1932’de Atatürk’ün “Seymenlik geleneğini ve 27 Aralık ruhunu yaşatın” talimatıyla kurulan Ankara Kulübü Derneği'nin arşivinde ölümsüzleşen o fotoğraflardan birinin hikâyesiyle ilgili dernek başkanı Metin Özarslan “27 Aralık 1919’da Dikmen Kızılyokuş’ta Ata’yı selamlayan Seymen Alayı’ndan bir kesit. Bugünkü Atatürk Bulvarı’ndan Ulus’a ve yine aynı noktadan Gar-İstasyon binasına uzanan güzergâhta büyük bir insan kalabalığı görülüyor” bilgisini verdi.
BİR GÜN ÖNCESİNDE YAKILDI
Özarslan, Ankara Kulübü Derneği’nin arşivlerine not düşen Atatürk’ün Ankara’ya gelişi ve öncesinde Ankara’da yaşananları şöyle anlatıyor: “26 Aralık gecesinde Seymenlerin yaktığı sinsin ateşiyle, ateş etrafında dönülen zeybekler ve selalar ile geçen gece sonunda, güneşli bir kış sabahına uyanacaktır Ankara. Sabah erken saatlerden itibaren bütün Ankaralıları çıngırak, davul ve zurna sesleri ayaklandırır.
HERKES SOKAĞA DÖKÜLDÜ
Kızılca Gün'de, öğleye varmadan herkes sokağa dökülür. Birkaç günden beri Ankara’nın kasabalarından, köylerinden atlı ve yaya çok sayıda Seymen ile kalabalık bir halk grubu Ankara’yı doldurmuştur. O zamanlar 15-17 bin olan Ankara’nın nüfusu, köylerden, kazalardan ve çevre illerden gelenlerle birlikte 80 bin kişiyi bulmuştur. Bölüklere ayrılmış Seymen Alayı’nın kimi Keklikpınarı’nda, kimi Kızılyokuş’ta, kimi Vilayet Binası civarında, kimi çayırlıklarda ve büyük çoğunluğu tarihi protokol yolunda olmak üzere büyük bir coşkuyla Mustafa Kemal Paşa’nın yolunu gözlemeye başlar.

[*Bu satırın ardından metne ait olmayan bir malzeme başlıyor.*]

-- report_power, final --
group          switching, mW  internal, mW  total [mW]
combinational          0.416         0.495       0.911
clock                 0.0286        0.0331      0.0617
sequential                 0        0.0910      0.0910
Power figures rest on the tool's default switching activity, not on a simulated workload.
**flow/run.sh**
```bash
#!/bin/bash
# OpenROAD 26Q1-2900-gdf79404cd8, Yosys 0.63+post, stock flow scripts
make -C /OpenROAD-flow-scripts/flow DESIGN_CONFIG=/design/flow/config.mk WORK_HOME=/design/flow/orfs finish
```
**flow/config.mk**
```make
export PLATFORM = sky130hd
export DESIGN_NAME = task1_top
export DESIGN_NICKNAME = task1_top
export VERILOG_FILES = /design/flow/design.v
export SDC_FILE = /design/flow/constraint.sdc
export NUM_CORES = 4
export LEC_CHECK = 1
export CORE_AREA = 10 10 70 70
export DIE_AREA = 0 0 80 80
```
**flow/constraint.sdc**
```tcl
current_design task1_top

set clk_period 1.1
set clk_io_pct 0.2

create_clock -name clk0 -period $clk_period

set non_clock_inputs [all_inputs -no_clocks]
set_input_delay [expr $clk_period * $clk_io_pct] -clock clk0 $non_clock_inputs
set_output_delay [expr $clk_period * $clk_io_pct] -clock clk0 [all_outputs]
```
**flow/design.v**
```verilog
module task1_top(
	input logic [3:0] SW,
	output logic [6:0] HEX0
);
	hexto7seg		SEG0 (.out(HEX0), .in(SW[3:0]));
endmodule
`timescale 1ns / 100ps
module counter #(
	parameter WIDTH = 4
)(
	input logic			clk,
	input logic			rst,
	input logic			en,
	output logic [WIDTH-1:0] count
);
 always_ff @ (posedge clk, posedge rst)
	if (rst) count <= {WIDTH{1'b0}};	 
	else		count <= count + {{WIDTH-1{1'b0}}, en};
endmodule
module hexto7seg	(
	output	logic [6:0] out,   
	input		logic [3:0] in      
);
	always_comb
		case	(in)
		4'h0: out = 7'b1000000;
		4'h1: out = 7'b1111001;
		4'h2: out = 7'b0100100;
		4'h3: out = 7'b0110000;
		4'h4: out = 7'b0011001;
		4'h5: out = 7'b0010010;
		4'h6: out = 7'b0000010;
		4'h7: out = 7'b1111000;
		4'h8: out = 7'b0000000;
		4'h9: out = 7'b0011000;
		4'ha: out = 7'b0001000;
		4'hb: out = 7'b0000011;
		4'hc: out = 7'b1000110;
		4'hd: out = 7'b0100001;
		4'he: out = 7'b0000110;
		4'hf: out = 7'b0001110;
		default: out = 7'b0000000;   
		endcase
endmodule
```
==> run notes <==
Implementation results. Remaining antenna violation count landed at 0. Dividing the detail-routed wire length by the instance count gives 10.2 µm. Compared with the post-synthesis result, the final layout area differs by 164%. The congestion estimate from routability-driven global placement came to approximately 0.73.

The checks that failed: setup timing. Number of antenna violations at the first check in global routing landed at 0. Via count of the first global-routing pass landed at between 300 and 400.

Cell count after synthesis landed at 34. The flow ran to the end, but the final reports show violations. Final tally of hold violations landed at 0. Counting the clock-network buffers in the layout gives 0. Across all checked pins, the minimum headroom to the slew limit is 0.895. In this run the horizontal extent of the chip is approximately 80 µm.

In the layout the commonest cells are buf_4, buf_6, buf_2. VDD sags by at most 0.182 mV. The synth_stat.txt file lists the number of cells as 34.

Yosys reports a chip area of approximately 260 µm². The worst setup path is launched from a primary input. Fraction of layout instances using a drive strength above 1 landed at 0.730.

XOR/XNOR share of the synthesized area landed at 0. Per the detail_route report, DRC violations left total 0. The share of the Yosys chip area taken by registers is 0. During I/O placement, the number of pins put on the boundary was 11. In this run, the synthesized area fraction spent on adder and majority cells is recorded as 0.290.

In this run, the synthesized area fraction spent on and/or/nand/nor cells is recorded as 0.179. For this block, the via count after detailed routing is 340. In this run, the synthesized area fraction spent on AND-OR/OR-AND gates is recorded as 0.232. By startpoint and endpoint, the worst setup path is classified as in -> out. The final timing report counts setup violations totalling 7. Routed via count divided by cell count landed at 3.12.

Area taken by flip-flops and latches landed at 0 µm². Yosys reports the multiplexer fraction of the synthesized area as 0.198. STA reports the tightest min-delay check as being of type in -> out. Number of standard-cell rows in the floorplan landed at 21.

Area of the core landed at 3420 µm². Global routing finished with a remaining overflow of 0. Actual transition at the worst max-transition pin landed at ~150 ps. Largest fanout on the critical path landed at 4. Synthesized area divided by synthesized cell count landed at 7.62 µm².

The top cell type in the final layout, fill and taps aside, is buf_4. There are 0 flip-flops and latches. The cell area that synthesis handed to floorplanning was 259 µm².

The first detailed-routing pass ran for 4 iterations. The repair_antennas step left the layout with diodes totalling 0. In this build the clock could be raised as far as 713 MHz. Accumulated negative setup slack landed at -1420 ps. The floorplan step set the die height to 80 µm. Among the non-sequential cells, adder cells take the most area.

The final report gives the core utilization as 0.200. Once routing completed, OpenROAD measured the worst setup slack at -302 ps. Setup repair after global routing could not meet its margin everywhere. Leakage power landed at around 0.0003 µW. Final critical delay including setup and external delays landed at 1400 ps. Number of warnings issued by yosys landed at 1. Per the summary, power density relative to cell area is 350 nW/µm². Maximum number of pins on one net before global-route repair landed at 9. Aggregate routed wire length landed at 1.11 mm.

In this run the full chip footprint comes out at 6400 µm². Floorplan utilization landed at 0.0758. Worst endpoint data arrival time landed at 1180 ps.

Count of max-cap constraint violations landed at 0. Detailed placement finished with a half-perimeter wire length of approximately 690 µm. Of the available clock period, the critical path in the final layout requires 1.27. For this design, the CTS-stage hold fixing added 0 buffers.

Port buffering added 11 buffers. The detailed router finished its first iteration with 12 violations. Pins over their slew limit in the final report were tallied at 0. Across every metal layer, demand over resource in global routing totals 0.0332.

STA classifies the critical path endpoint as an output port. Number of distinct library cell variants in the gate-level netlist after synthesis landed at 18. Number of warnings the tools reported landed at 40. Global-route wire length before repair landed at 1.80 mm.

The critical path endpoint has a required time of ~880 ps.
### flow/config.mk
export PLATFORM = sky130hd
export DESIGN_NAME = task2_top
export DESIGN_NICKNAME = task2_top
export VERILOG_FILES = /design/flow/design.v
export SDC_FILE = /design/flow/constraint.sdc
export NUM_CORES = 4
export LEC_CHECK = 1
export CORE_AREA = 10 10 70 70
export DIE_AREA = 0 0 80 80
### flow/constraint.sdc
current_design task2_top

set clk_period 1.8
set clk_io_pct 0.2

create_clock -name clk0 -period $clk_period

set non_clock_inputs [all_inputs -no_clocks]
set_input_delay [expr $clk_period * $clk_io_pct] -clock clk0 $non_clock_inputs
set_output_delay [expr $clk_period * $clk_io_pct] -clock clk0 [all_outputs]
### flow/design.v
module task2_top(
	input logic [9:0] SW,
	output logic [6:0] HEX0,
	output logic [6:0] HEX1,
	output logic [6:0] HEX2
);
	hexto7seg		SEG0 (.out(HEX0), .in(SW[3:0]));
	hexto7seg		SEG1 (.out(HEX1), .in(SW[7:4]));
	hexto7seg		SEG2 (.out(HEX2), .in({2'b00,SW[9:8]}));
endmodule
`timescale 1ns / 100ps
module counter #(
	parameter WIDTH = 4
)(
	input logic			clk,
	input logic			rst,
	input logic			en,
	output logic [WIDTH-1:0] count
);
 always_ff @ (posedge clk, posedge rst)
	if (rst) count <= {WIDTH{1'b0}};	 
	else		count <= count + {{WIDTH-1{1'b0}}, en};
endmodule
module hexto7seg	(
	output	logic [6:0] out,   
	input		logic [3:0] in      
);
	always_comb
		case	(in)
		4'h0: out = 7'b1000000;
		4'h1: out = 7'b1111001;
		4'h2: out = 7'b0100100;
		4'h3: out = 7'b0110000;
		4'h4: out = 7'b0011001;
		4'h5: out = 7'b0010010;
		4'h6: out = 7'b0000010;
		4'h7: out = 7'b1111000;
		4'h8: out = 7'b0000000;
		4'h9: out = 7'b0011000;
		4'ha: out = 7'b0001000;
		4'hb: out = 7'b0000011;
		4'hc: out = 7'b1000110;
		4'hd: out = 7'b0100001;
		4'he: out = 7'b0000110;
		4'hf: out = 7'b0001110;
		default: out = 7'b0000000;   
		endcase
endmodule
### flow/run.sh
#!/bin/bash
# OpenROAD 26Q1-2900-gdf79404cd8, Yosys 0.63+post, stock flow scripts
make -C /OpenROAD-flow-scripts/flow DESIGN_CONFIG=/design/flow/config.mk WORK_HOME=/design/flow/orfs finish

‘PAŞAM SENİ GÖRMEYE GELDİK’
Şaşıran ve duygulanan Ulu Önder’in ‘Merhaba Efeler! Niye zahmet ettiniz, neden geldiniz?’sorusuna Seymenler hep bir ağızdan, ‘Paşam seni görmeye geldik, bu vatan uğruna ölmeye geldik’ diye haykırır. Bunun üzerine Atatürk, ‘Fikrinizde sabit misiniz?’ diye sorduğunda, Seymenler büyük bir kararlılıkla ‘And olsun’ der. Atatürk ise ‘Var olun yiğitler’ karşılığını verir. Bu, tarihte benzerine az rastlanır bir galeyandır. Seymenler, 27 Aralık 1919’dan bu yana büyük bir inançla Atatürk’ün omuzdaşı, yoldaşı, gönüldaşı olmuştur.”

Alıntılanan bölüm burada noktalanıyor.